Why This Problem Hides for So Long

Duplicate event processing is easy to miss because the system usually looks correct from the outside. The order was fulfilled - that part worked. The second fulfillment might succeed silently, or it might fail gracefully because the record already exists, or it might produce a visible error that gets swallowed by error handling. None of these outcomes necessarily produce an obvious alert.

The places to look for this problem proactively are your provider's delivery dashboard (do any events show multiple successful deliveries?) and any tables where your webhook logic writes data (are there duplicate records with identical payload IDs?). For payment integrations specifically, reconciling webhook-triggered transactions against payment provider records catches duplicates that application logs miss.

For a complete walkthrough of webhook reliability patterns, including async processing, idempotency, dead letter queues, and monitoring lag, the guide on building webhook integrations that handle failures gracefully covers the full architecture. 137Foundry works with engineering teams on exactly these integration challenges, particularly for systems where duplicates have financial or operational consequences.

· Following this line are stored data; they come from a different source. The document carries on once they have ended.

File: src/rtl/spatz_issue_scheduler.sv
// spatz_issue_scheduler: one-entry issue buffer with a vector-register write scoreboard and per-unit outstanding limits
module spatz_issue_scheduler #(
  parameter int NrVRegs        = 32,
  parameter int MaxOutstanding = 4,
  parameter int IdWidth        = 3
) (
  input  logic               clk_i,
  input  logic               rst_i,
  input  logic               req_valid_i,
  output logic               req_ready_o,
  input  logic [1:0]         req_unit_i,
  input  logic [IdWidth-1:0] req_id_i,
  input  logic [4:0]         req_vd_i,
  input  logic [4:0]         req_vs1_i,
  input  logic [4:0]         req_vs2_i,
  input  logic               req_use_vd_i,
  input  logic               req_use_vs1_i,
  input  logic               req_use_vs2_i,
  output logic [2:0]         fu_valid_o,
  input  logic [2:0]         fu_ready_i,
  output logic [IdWidth-1:0] iss_id_o,
  output logic [4:0]         iss_vd_o,
  input  logic [2:0]         done_valid_i,
  input  logic [2:0]         done_wb_i,
  input  logic [14:0]        done_vd_i,
  output logic               issued_o,
  output logic               busy_o,
  output logic [NrVRegs-1:0] sb_o
);
  localparam int CW = $clog2(MaxOutstanding + 1);
  typedef enum logic {EMPTY, HOLD} state_e;
  typedef struct packed {
    logic [1:0]         unit;
    logic [IdWidth-1:0] id;
    logic [4:0]         vd;
    logic [4:0]         vs1;
    logic [4:0]         vs2;
    logic               use_vd;
    logic               use_vs1;
    logic               use_vs2;
  } req_t;
  state_e state_q, state_d;
  req_t req_q, req_d;
  logic [NrVRegs-1:0] sb_q, sb_d;
  logic [CW-1:0] cnt_q [3];
  logic [CW-1:0] cnt_d [3];
  logic [2:0] fu_sel, cnt_full, cnt_nz;
  logic hold, hazard, cap, dispatch, accept;
  always_comb begin
    for (int u = 0; u < 3; u++) begin
      fu_sel[u]   = req_q.unit == 2'(u);
      cnt_full[u] = cnt_q[u] == CW'(MaxOutstanding);
      cnt_nz[u]   = cnt_q[u] != '0;
    end
    hold     = state_q == HOLD;
    hazard   = (req_q.use_vs1 && sb_q[req_q.vs1]) || (req_q.use_vs2 && sb_q[req_q.vs2]) ||
               (req_q.use_vd && sb_q[req_q.vd]);
    cap      = |(fu_sel & cnt_full);
    fu_valid_o = (hold && !hazard && !cap) ? fu_sel : 3'b000;
    dispatch = hold && !hazard && (req_q.unit == 2'd3 || |(fu_valid_o & fu_ready_i));
    req_ready_o = !hold || dispatch;
    accept   = req_valid_i && req_ready_o;
    state_d  = accept ? HOLD : dispatch ? EMPTY : state_q;
    req_d    = accept ? req_t'{req_unit_i, req_id_i, req_vd_i, req_vs1_i, req_vs2_i,
                               req_use_vd_i, req_use_vs1_i, req_use_vs2_i} : req_q;
    for (int u = 0; u < 3; u++)
      cnt_d[u] = cnt_q[u] + CW'(dispatch && fu_sel[u]) - CW'(done_valid_i[u] && cnt_nz[u]);
    sb_d = sb_q;
    for (int u = 0; u < 3; u++)
      if (done_valid_i[u] && done_wb_i[u]) sb_d[done_vd_i[5*u +: 5]] = 1'b0;
    // Applied after the clears so a new writer's set beats an older writer's done
    if (dispatch && req_q.use_vd && req_q.unit != 2'd3) sb_d[req_q.vd] = 1'b1;
  end
  always_ff @(posedge clk_i or posedge rst_i) begin
    if (rst_i) begin
      state_q <= EMPTY;
      req_q   <= '0;
      sb_q    <= '0;
      for (int u = 0; u < 3; u++) cnt_q[u] <= '0;
    end else begin
      state_q <= state_d;
      req_q   <= req_d;
      sb_q    <= sb_d;
      for (int u = 0; u < 3; u++) cnt_q[u] <= cnt_d[u];
    end
  end
  assign iss_id_o = hold ? req_q.id : '0;
  assign iss_vd_o = hold ? req_q.vd : '0;
  assign issued_o = dispatch;
  assign busy_o   = hold || |cnt_nz;
  assign sb_o     = sb_q;
  // A done on an idle unit means the unit and the scheduler disagree on what is in flight
  done_on_idle_unit: assert property (@(posedge clk_i) disable iff (rst_i)
    (done_valid_i & ~cnt_nz) == 3'b000);
endmodule
File: config.mk
export PLATFORM = sky130hd
export DESIGN_NAME = spatz_issue_scheduler
export DESIGN_NICKNAME = d
export VERILOG_FILES = /design/src/rtl/spatz_issue_scheduler.sv
export SDC_FILE = /design/constraint.sdc
export NUM_CORES = 1
export LEC_CHECK = 0
export ABC_AREA = 0
export ABC_CLOCK_PERIOD_IN_PS = 8600
export CORE_MARGIN = 2
export CORE_UTILIZATION = 25
export CTS_CLUSTER_DIAMETER = 60
export DETAILED_ROUTE_END_ITERATION = 10
export PLACE_DENSITY_LB_ADDON = 0.15
export SETUP_SLACK_MARGIN = 0.1
export SYNTH_ARGS = -nofsm -noshare
export SYNTH_HDL_FRONTEND = slang
export SYNTH_SLANG_ARGS = --single-unit
File: constraint.sdc
create_clock -name clk_i -period 8.6 [get_ports clk_i]
set_clock_uncertainty 0.15 [all_clocks]
set_input_delay 1.72 -clock clk_i [delete_from_list [all_inputs] [get_ports clk_i]]
set_output_delay 1.72 -clock clk_i [all_outputs]
set_load 0.01 [all_outputs]
Yosys cells after proc, flatten, opt, wreduce, memory -nomap -nowiden --
Index checks and enable logic that the tools add are counted.
Cells by class: reduce and logical (&&, ||, !) cells 38, bitwise gates (word level) 9, $add $sub $neg 6, $lt $le $gt $ge 10, equal/unequal tests 7, muxes and demuxes 23
Operator list (number):
- two-way mux 32 bit | 4
- AND 32 bit | 3
- inverter 32 bit | 3
- less-than comparator 5 x 6 -> 1 bit (second input constant) | 6
- bitwise OR 32 bit | 1
- logical AND 1 bit | 22
- demux 1 bit (select 5 bit) | 4
- >= comparator 5 x 1 -> 1 bit (second input constant) | 4
- binary-select mux 1 bit (select 5 bit) | 3
- adder 3 x 1 -> 3 bit | 3
- == test 3 bit (second input constant) | 3
- two-way mux 1 bit | 9
- nonzero test 3 bit | 3
- OR reduction 3 bit | 3
- subtractor 3 x 1 -> 3 bit | 3
- AND 3 bit | 2
- two-way mux 3 bit | 2
- logical OR 1 bit | 5
- two-way mux 5 bit | 1
- == test 2 bit (second input constant) | 2
- logical NOT 1 bit | 3
- == test 2 x 1 -> 1 bit (second input constant) | 1
- logical NOT 2 bit | 1
- inequality test 2 bit (second input constant) | 1
- nonzero test 2 bit | 1
Word-level totals: register bits after elaboration 65, word-level logic and storage cells 106, bits of input ports 50, output and inout bits 46

Longest topological paths before layout --
Gate-level depths: netlist of run 1.
word-level depth 16, mapped depth 16, mapped depth without buffers 13

Worst setup path after synthesis of run 1 --
OpenSTA, ideal clock, no wires.
path kind reg2out, start register req_q[8] (netlist name), end output fu_valid_o[1], buffers on the path 3, stages on the path, launching flop included 10, arrival time 2.496 ns, required time 6.730 ns, path slack 4.234 ns, cells stage by stage dfrtp_1 > buf_2 > mux4_2 > mux2_2 > a2bb2oi_1 > a32oi_2 > o2111ai_1 > buf_2 > clkbuf_1 > nor3b_1
Between the ends: word-level cells in the longest chain between the ends 9
Ends and longest elaborated chain:
- start: declaration | line 43 | req_t req_q, req_d;
- start signal: assignment | line 82 | req_q <= req_d;
- binary-select mux 1 bit (select 5 bit) | line 56 | hazard = (req_q.use_vs1 && sb_q[req_q.vs1]) || (req_q.use_vs2 && sb_q[req_q.vs2]) ||
- two-way mux 1 bit (implied by the code) | line 56
- logical AND 1 bit | line 56
- logical OR 1 bit (2 in a row) | line 56
- logical NOT 1 bit | line 59 | fu_valid_o = (hold && !hazard && !cap) ? fu_sel : 3'b000;
- logical AND 1 bit (2 in a row) | line 59
- two-way mux 3 bit | line 59
- end: declaration | line 19 | output logic [2:0] fu_valid_o,
No other way between the ends. The select of a mux whose other input is x is not followed.

Worst setup path after layout of run 1 --
start register req_q[14] (netlist name), end output fu_valid_o[1]
Between the ends: word-level cells in the longest chain between the ends 8
Ends and longest elaborated chain:
- binary-select mux 1 bit (select 5 bit) | line 57 | (req_q.use_vd && sb_q[req_q.vd]);
- two-way mux 1 bit (implied by the code) | line 57
- logical AND 1 bit | line 57
- logical OR 1 bit | line 56
- logical NOT 1 bit | line 59
- logical AND 1 bit (2 in a row) | line 59
- two-way mux 3 bit | line 59
No other way between the ends. The select of a mux whose other input is x is not followed.

==> results of run 1 <==
## registers in the layout, summed over array words and instances (netlist names)
signal	cells
cnt_q	9
req_q	23
sb_o	32
hold	1
## layout make-up
class | instances | area [um2]
Clock buffer | 12 | 267
Multi-Input combinational cell | 357 | 2740
Clock inverter | 2 | 13.8
Timing Repair Buffer | 98 | 973
Tap cell | 229 | 287
Sequential cell | 65 | 1630
Fill cell | 1861 | 11900
Inverter | 19 | 71.3
## power groups by stage
stage | Clock [mW] | Combinational [mW] | Sequential [mW]
4_1_cts | 0.355 | 1.02 | 0.722
6_report | 0.345 | 1.01 | 0.723
3_5_place_dp | 0 | 1.01 | 0.726
3_3_place_gp | 0 | 0.995 | 0.724
2_1_floorplan | 0 | 0.762 | 0.553
5_1_grt | 0.366 | 1.11 | 0.755
## kinds of logic (layout without fill, tap and decap cells)
| group | count (synthesis) | after routing | share of synthesized area (%) |
|---|---|---|---|
| xor+xnor | 6 | 6 | 1.15 |
| flops | 65 | 65 | 35.7 |
| fa+ha+maj | 9 | 9 | 2.97 |
| buf+inv | 47 | 131 | 4.45 |
| compound gates | 87 | 87 | 14.5 |
| simple gates | 197 | 197 | 22.4 |
| mux | 58 | 58 | 18.9 |
## metal layers
metal | vias up | global-route usage [%] | part of all wire [%]
li1 | 1937 | - | -
met1 | 2144 | 24.3 | 46
met2 | 142 | 28.2 | 47
met3 | 22 | 3.38 | 4.9
met4 | 0 | 5.74 | 1.7
met5 | - | 0 | 0
## critical path, cell delays in order, from the launching register on
cell and delay (ps):
dfrtp_1 970, mux4_2 600, a32o_1 290, o41ai_4 470, o2111ai_2 170, buf_4 270, nor3b_1 220, clkdlybuf4s50_1 560
## Yosys cell counts, drive strengths merged (5+ instances only)
| master | n |
|---|---|
| and3 | 5 |
| buf | 12 |
| inv | 19 |
| a22oi | 32 |
| clkbuf | 16 |
| nor2b | 7 |
| mux2i | 14 |
| nor3 | 11 |
| dfrtp | 65 |
| and2 | 6 |
| xnor2 | 5 |
| nand4 | 5 |
| nand2 | 54 |
| nor3b | 17 |
| o21ai | 20 |
| o41ai | 15 |
| ha | 6 |
| nand3 | 46 |
| mux4 | 20 |
| mux2 | 24 |
| nor2 | 23 |
| or3 | 6 |
## how the worst max path moves through the flow
stage	slack (ps)	depth (start not counted)	to
floorplan	4230	9	fu_valid_o[1]
global placement	3220	8	issued_o
detailed placement	3150	8	issued_o
CTS	2780	7	fu_valid_o[1]
global route	2660	7	fu_valid_o[1]
finish	2820	7	fu_valid_o[1]
## through the flow
stage / total power, mW / util, %
after global routing: 2.23 / 33.4
after detailed placement: 1.74 / 31.8
after CTS: 2.10 / 33.4
after floorplan: 1.32 / -
after global placement: 1.72 / 31.8
final: 2.08 / 33.4
==> impl_summary.log, run 1 <==
INFO  metric power.internal = between 1 and 1.5 mW
INFO  metric post_route_minimum_period = a little under 6000 ps
INFO  metric global_route.overflow_total = 0
INFO  metric cts.sinks = 65
INFO  metric finalNonFillerCells = between 700 and 800
INFO  metric place.port_buffers = 95
INFO  metric fp.dieH = 139 um
INFO  metric ys_ff_latch = between 60 and 70
INFO  metric dieArea = between 15000 and 20000 um2
INFO  metric core_area = 17900 um2
INFO  metric path_class = flop to primary output
INFO  metric share_of_synthesized_area_occupied_by_flip_flops_and_latches = 35.7%
INFO  metric crit-reg2reg-capture = cnt_q[5]
INFO  metric final_antenna_net_count = 0
INFO  metric synth_top_area_share = 35.7%
INFO  metric critPathCaptureType = primary output
INFO  metric cp-startpoint = req_q[14]
INFO  metric grt_antenna_before_repair = 0
INFO  metric grt_first_pass_wirelength = 26.4 mm
INFO  metric fin_setup_tns = 0 ps
INFO  metric dr_total_vias = between 4000 and 5000
INFO  metric design.portCount = between 90 and 100
INFO  metric gp_routability_congestion = between 0.8 and 0.9
INFO  metric power_density = 348 nW/um2
INFO  metric synth_area = around 4600 um2
INFO  metric postCtsHoldBufs = 0
INFO  metric die_width = between 100 and 150 um
INFO  metric pwr-share-clk = between 10% and 20%
INFO  metric timing.final.crit_share = slightly below 70%
INFO  metric rr_startpoint = req_q[14]
INFO  metric h-tree-depth = 3
INFO  metric maxCapViolCount = 1
INFO  metric vdd_ir_drop_max = about 120 uV
INFO  metric hpwlAfterDp = between 10 and 15 mm
INFO  metric violated_checks = capacitance limit, slew limit
INFO  metric post_synth_inst_count = ~470
INFO  metric drt-total-wl = about 17 mm
INFO  metric relSlewSlack = -0.982%
INFO  metric cp_max_fo = 38
INFO  metric drtPass1Iterations = 6
INFO  metric post_synth.cell_area_avg = slightly below 10 um2
INFO  metric timing_worst_slew_pin_value = roughly 1500 ps
INFO  metric synth-async-reset-ratio = 100%
INFO  metric dp_worst_setup_slack = approximately 3200 ps
INFO  metric wl_per_cell = 21.5 um
INFO  metric insertion_delay = roughly 340 ps
INFO  metric min_to = req_q[20]
INFO  metric grt_setup_unrepaired = no
INFO  metric cts.reportedPaths.clkPinSlew = 50 ps
INFO  metric clockRootBuffer = clkbuf_16
INFO  metric cellLeakagePower = 2.21 nW
INFO  metric regToRegSetupSlack = 3860 ps
INFO  metric dp.cells = between 700 and 800
INFO  metric synth_ff_type = dfrtp_1
INFO  metric slew_limit_fails = 9
INFO  metric hold_path.class = flop to flop
INFO  metric area.growth.synth_to_final = 31.2%
INFO  metric hold_ws = between 300 and 400 ps
INFO  metric post-synth-top-area-cell = dfrtp_1
INFO  metric number_of_global_route_vias_before_repair = about 4400
INFO  metric net-switching-power = 0.896 mW
INFO  metric endpoints_failing_hold = 0
INFO  metric placement.cell_area = between 5000 and 6000 um2
INFO  metric fin_ws = 2820 ps
INFO  metric power_switching_share = between 40 and 50%
INFO  metric grt_use_total = around 18%
INFO  metric netlist_top_cells_area = dfrtp_1 (36%), mux4_2 (9.9%), mux2_2 (5.4%)
INFO  metric finalSetupViolCount = 0
INFO  metric most-common-layout-cells = clkdlybuf4s50_1 (95), dfrtp_1 (65), nand2_1 (54)
INFO  metric synth_edf_count = 0
INFO  metric startpoint_type = flop
INFO  metric cts.repair.resized = 0
INFO  metric clock.fmax = ~0.17 GHz
INFO  metric comb_power_share = between 40% and 50%
INFO  metric postCtsSetupBuffers = 0
INFO  metric fin_nets = approximately 600
INFO  metric grt_max_degree = 66
INFO  metric seq_power_share = 34.7%
INFO  metric synthDistinctLibCells = roughly 50
INFO  metric run_status = finished with violations
INFO  metric antenna_cells = 0
INFO  metric floorplan.initialDensity = around 25%
INFO  metric stdcell_area = 5980 um2
INFO  metric worst_hold_path.num_cells = 1
INFO  metric rows = between 40 and 50
INFO  metric crit_arrival = a little under 4000 ps
INFO  metric drive_gt1_share = 12.7%
INFO  metric tritoncts = done
INFO  metric final_common_cell = clkdlybuf4s50_1
INFO  metric cts_buffers = 9
INFO  metric synth-warning-count = 0
INFO  metric post-route-drc-count = 0
INFO  metric timing.reg2reg.worst_path_depth = 13
INFO  metric clock_tree.buffer_depth = 2
INFO  metric worst-endpoint-required = 6730 ps
INFO  metric postSynthNetCount = ~530
INFO  metric routed_via_density = 5.43
INFO  metric min_from = req_q[20]
INFO  metric drt_iter0_drc = 324
Power figures use the tool's default switching activity.
==> run 2: changes to the inputs <==
--- a/config.mk
+++ b/config.mk
@@ -6,7 +6,7 @@
 export NUM_CORES = 1
 export LEC_CHECK = 0
 export ABC_AREA = 0
-export ABC_CLOCK_PERIOD_IN_PS = 8600
+export ABC_CLOCK_PERIOD_IN_PS = 6070
 export CORE_MARGIN = 2
 export CORE_UTILIZATION = 25
 export CTS_CLUSTER_DIAMETER = 60
==> constraint.sdc (replaced) <==
create_clock -name clk_i -period 6.07 [get_ports clk_i]
set_clock_uncertainty 0.15 [all_clocks]
set_input_delay 1.214 -clock clk_i [delete_from_list [all_inputs] [get_ports clk_i]]
set_output_delay 1.214 -clock clk_i [all_outputs]
set_load 0.01 [all_outputs]
==> run 2 against run 1 <==
Count of clock-buffer cells in the layout fell by 1. First-iteration DRC count fell by 22%. Final cell count rose by 0.26%. The run now ends clean. Largest cell class unchanged. Flip-flop and latch count did not move. Sequential share of layout area barely moved.
==> impl_summary.log, run 2 (synthesis results as in run 1) <==
INFO  metric run_status = finished clean
INFO  metric grt_use_total = 17.7% (about the same)
INFO  metric tritoncts = done
INFO  metric gp_routability_congestion = 0.919 (+5.4%)
INFO  metric top_usage_layer = met2
INFO  metric relSlewSlack = 9.31% (+10 points)
INFO  metric cts_buffers = 9 (unchanged)
INFO  metric drive_gt1_share = 12.8% (+0.13 points)
INFO  metric grt_max_degree = 66 (unchanged)
INFO  metric endpoints_failing_hold = 0 (unchanged)
INFO  metric floorplan.initialDensity = 25.5% (unchanged)
INFO  metric cp_max_fo = 38 (unchanged)
INFO  metric final_common_cell = clkdlybuf4s50_1
INFO  metric hold_path.class = flop to flop
INFO  metric power_density = 493 nW/um2 (+42%)
INFO  metric hpwlAfterDp = 12.5 mm (-0.12%)
INFO  metric dr_total_vias = 4257 (+0.28%)
INFO  metric number_of_global_route_vias_before_repair = 4452 (+1.3%)
INFO  metric fin_setup_tns = 0 ps (unchanged)
INFO  metric cellLeakagePower = 2.20 nW (-0.24%)
INFO  metric post_route_minimum_period = approximately 5200 ps
INFO  metric postCtsHoldBufs = 0 (unchanged)
INFO  metric design.portCount = 96 (unchanged)
INFO  metric clock.fmax = about 0.19 GHz
INFO  metric finalSetupViolCount = 0 (unchanged)
INFO  metric vdd_ir_drop_max = 193 uV (+60%)
INFO  metric grt_util_met1 = 23.7% (-0.65 points)
INFO  metric cts.reportedPaths.clkPinSlew = 60 ps (about the same)
INFO  metric grt_setup_unrepaired = no
INFO  metric area.growth.synth_to_final = 31.1%
INFO  metric fin_nets = 609 (unchanged)
INFO  metric final_antenna_net_count = 0 (unchanged)
INFO  metric slew_limit_fails = 0 (-9)
INFO  metric global_route.overflow_total = 0 (unchanged)
INFO  metric clock_tree.buffer_depth = 2 (unchanged)
INFO  metric timing_worst_slew_pin_value = 1360 ps (-154 ps)
INFO  metric clockRootBuffer = clkbuf_16
INFO  metric cts.repair.resized = 0 (unchanged)
INFO  metric drt-total-wl = 16.8 mm (about the same)
INFO  metric routed_via_density = 5.43 (about the same)
INFO  metric grt_antenna_before_repair = 0 (unchanged)
INFO  metric rows = 49 (unchanged)
INFO  metric place.port_buffers = 95 (unchanged)
INFO  metric post-route-drc-count = 0 (unchanged)
INFO  metric startpoint_type = flop
INFO  metric crit_arrival = 3860 ps (-50 ps)
INFO  metric h-tree-depth = 3 (unchanged)
INFO  metric worst-endpoint-required = 4710 ps (-2020 ps)
INFO  metric drt_iter0_drc = 253 (-22%)
INFO  metric drtPass1Iterations = 5 (-1)
INFO  metric insertion_delay = 340 ps (about the same)
INFO  metric cts.sinks = 65 (unchanged)
INFO  metric antenna_cells = 0 (unchanged)
INFO  metric critPathCaptureType = primary output
INFO  metric layout.core_utilization = 33.4% (-0.035 points)
INFO  metric maxCapViolCount = 0 (-1)
INFO  metric grtUsageMet2 = 28.4% (+0.29 points)
INFO  metric grt_first_pass_wirelength = 26.2 mm (-0.86%)
INFO  metric core_area = 17900 um2 (unchanged)
INFO  metric most-common-layout-cells = clkdlybuf4s50_1 (95), dfrtp_1 (65), nand2_1 (54)
INFO  metric max_ffs_per_register = 32 (unchanged)
INFO  metric wl_per_cell = 21.5 um (-0.19%)
INFO  metric dieArea = 19300 um2 (unchanged)
INFO  metric postCtsSetupBuffers = 0 (unchanged)
INFO  metric fp.dieH = 139 um (unchanged)
INFO  metric die_width = 139 um (unchanged)
INFO  metric groute.layer.met3.usage = 4.14% (+0.76 points)
INFO  metric path_class = flop to primary output
INFO  metric timing.final.crit_share = a little under nine tenths
-- run 2: cell type report --
class	count	area (um2)
Clock buffer	11	243
Sequential cell	65	1630
Timing Repair Buffer	98	973
Tap cell	229	287
Inverter	19	71.3
Fill cell	1859	11900
Multi-Input combinational cell	357	2740
Clock inverter	5	31.3
-- run 2: stage by stage --
stage / setup slack, ps / cells / cell area, um2 / hold slack, ps / power (mW)
after floorplan: 2210 / 469 / 4560 / 306 / 1.86
after global placement: 1290 / 768 / 5700 / 323 / 2.44
after detailed placement: 1230 / 768 / 5700 / 328 / 2.47
after CTS: 848 / 784 / 5970 / 341 / 2.96
after global routing: 611 / 784 / 5970 / 355 / 3.15
final: 847 / 784 / 5970 / 336 / 2.95
-- run 2: worst max-delay path, cell delays in order, from the launching register on --
cell             delay, ps
dfrtp_1                960
mux4_2                 600
a32o_1                 290
o41ai_4                440
o2111ai_2              170
buf_4                  270
nor3b_1                210
clkdlybuf4s50_1        560
-- run 2: power by group --
part / total (mW) / internal [mW] / switching (mW)
clock network: 0.483 / 0.286 / 0.197
logic: 1.43 / 0.756 / 0.677
registers: 1.03 / 0.617 / 0.413
-- run 2: layer usage --
metal,wire [um],share of wire [%]
met1,7660,46
met2,7910,47
met3,971,5.8
met4,292,1.7
met5,0,0
-- run 2: final timing paths --
check | start | to | slack [ps] | depth (start not counted)
min in group asynchronous | rst_i | req_q[1] | 1300 | 3
max | req_q[14] | fu_valid_o[1] | 850 | 7
min reg2reg | req_q[20] | req_q[20] | 340 | 1
max in group asynchronous | rst_i | sb_o[26] | 3930 | 3
min | req_q[20] | req_q[20] | 340 | 1
max reg2reg | req_q[14] | cnt_q[5] | 1390 | 13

Photo by luis gomes on Pexels

Testing Your Idempotency Implementation

Once you have idempotency in place, it is worth verifying it works correctly before you rely on it in production. The test is straightforward: trigger a real event from your provider's dashboard, let your handler process it, then use your provider's replay feature or a tool like Postman to resend the exact same event to your endpoint.

Your handler should return 200 or 202 on the second delivery without running any business logic. Check that no duplicate records were created in your database and that the idempotency table contains exactly one entry for the event ID. If your duplicate check works correctly, the second delivery is a no-op at the business logic level.

Also test the race condition path: send two deliveries of the same event in rapid succession before either has been processed. Both requests should resolve cleanly, with exactly one processed and one skipped. If you are using a read-then-write check rather than an atomic insert, this test will expose the race condition - you may see both requests proceed to processing. An atomic INSERT ... ON CONFLICT eliminates this window entirely.

A Quick Checklist Before Your Next Webhook Goes Live

Before any webhook integration reaches production, verify these three things:

Your endpoint returns 202 (or 200) immediately without waiting for processing to complete
Your processing logic checks the event ID before running any business logic
Your idempotency insert uses an atomic operation (ON CONFLICT or equivalent) rather than a separate read-then-write

These three changes transform a webhook handler from brittle to resilient. They take less than a day to implement correctly, and they prevent a category of production incidents that is genuinely difficult to debug after the fact.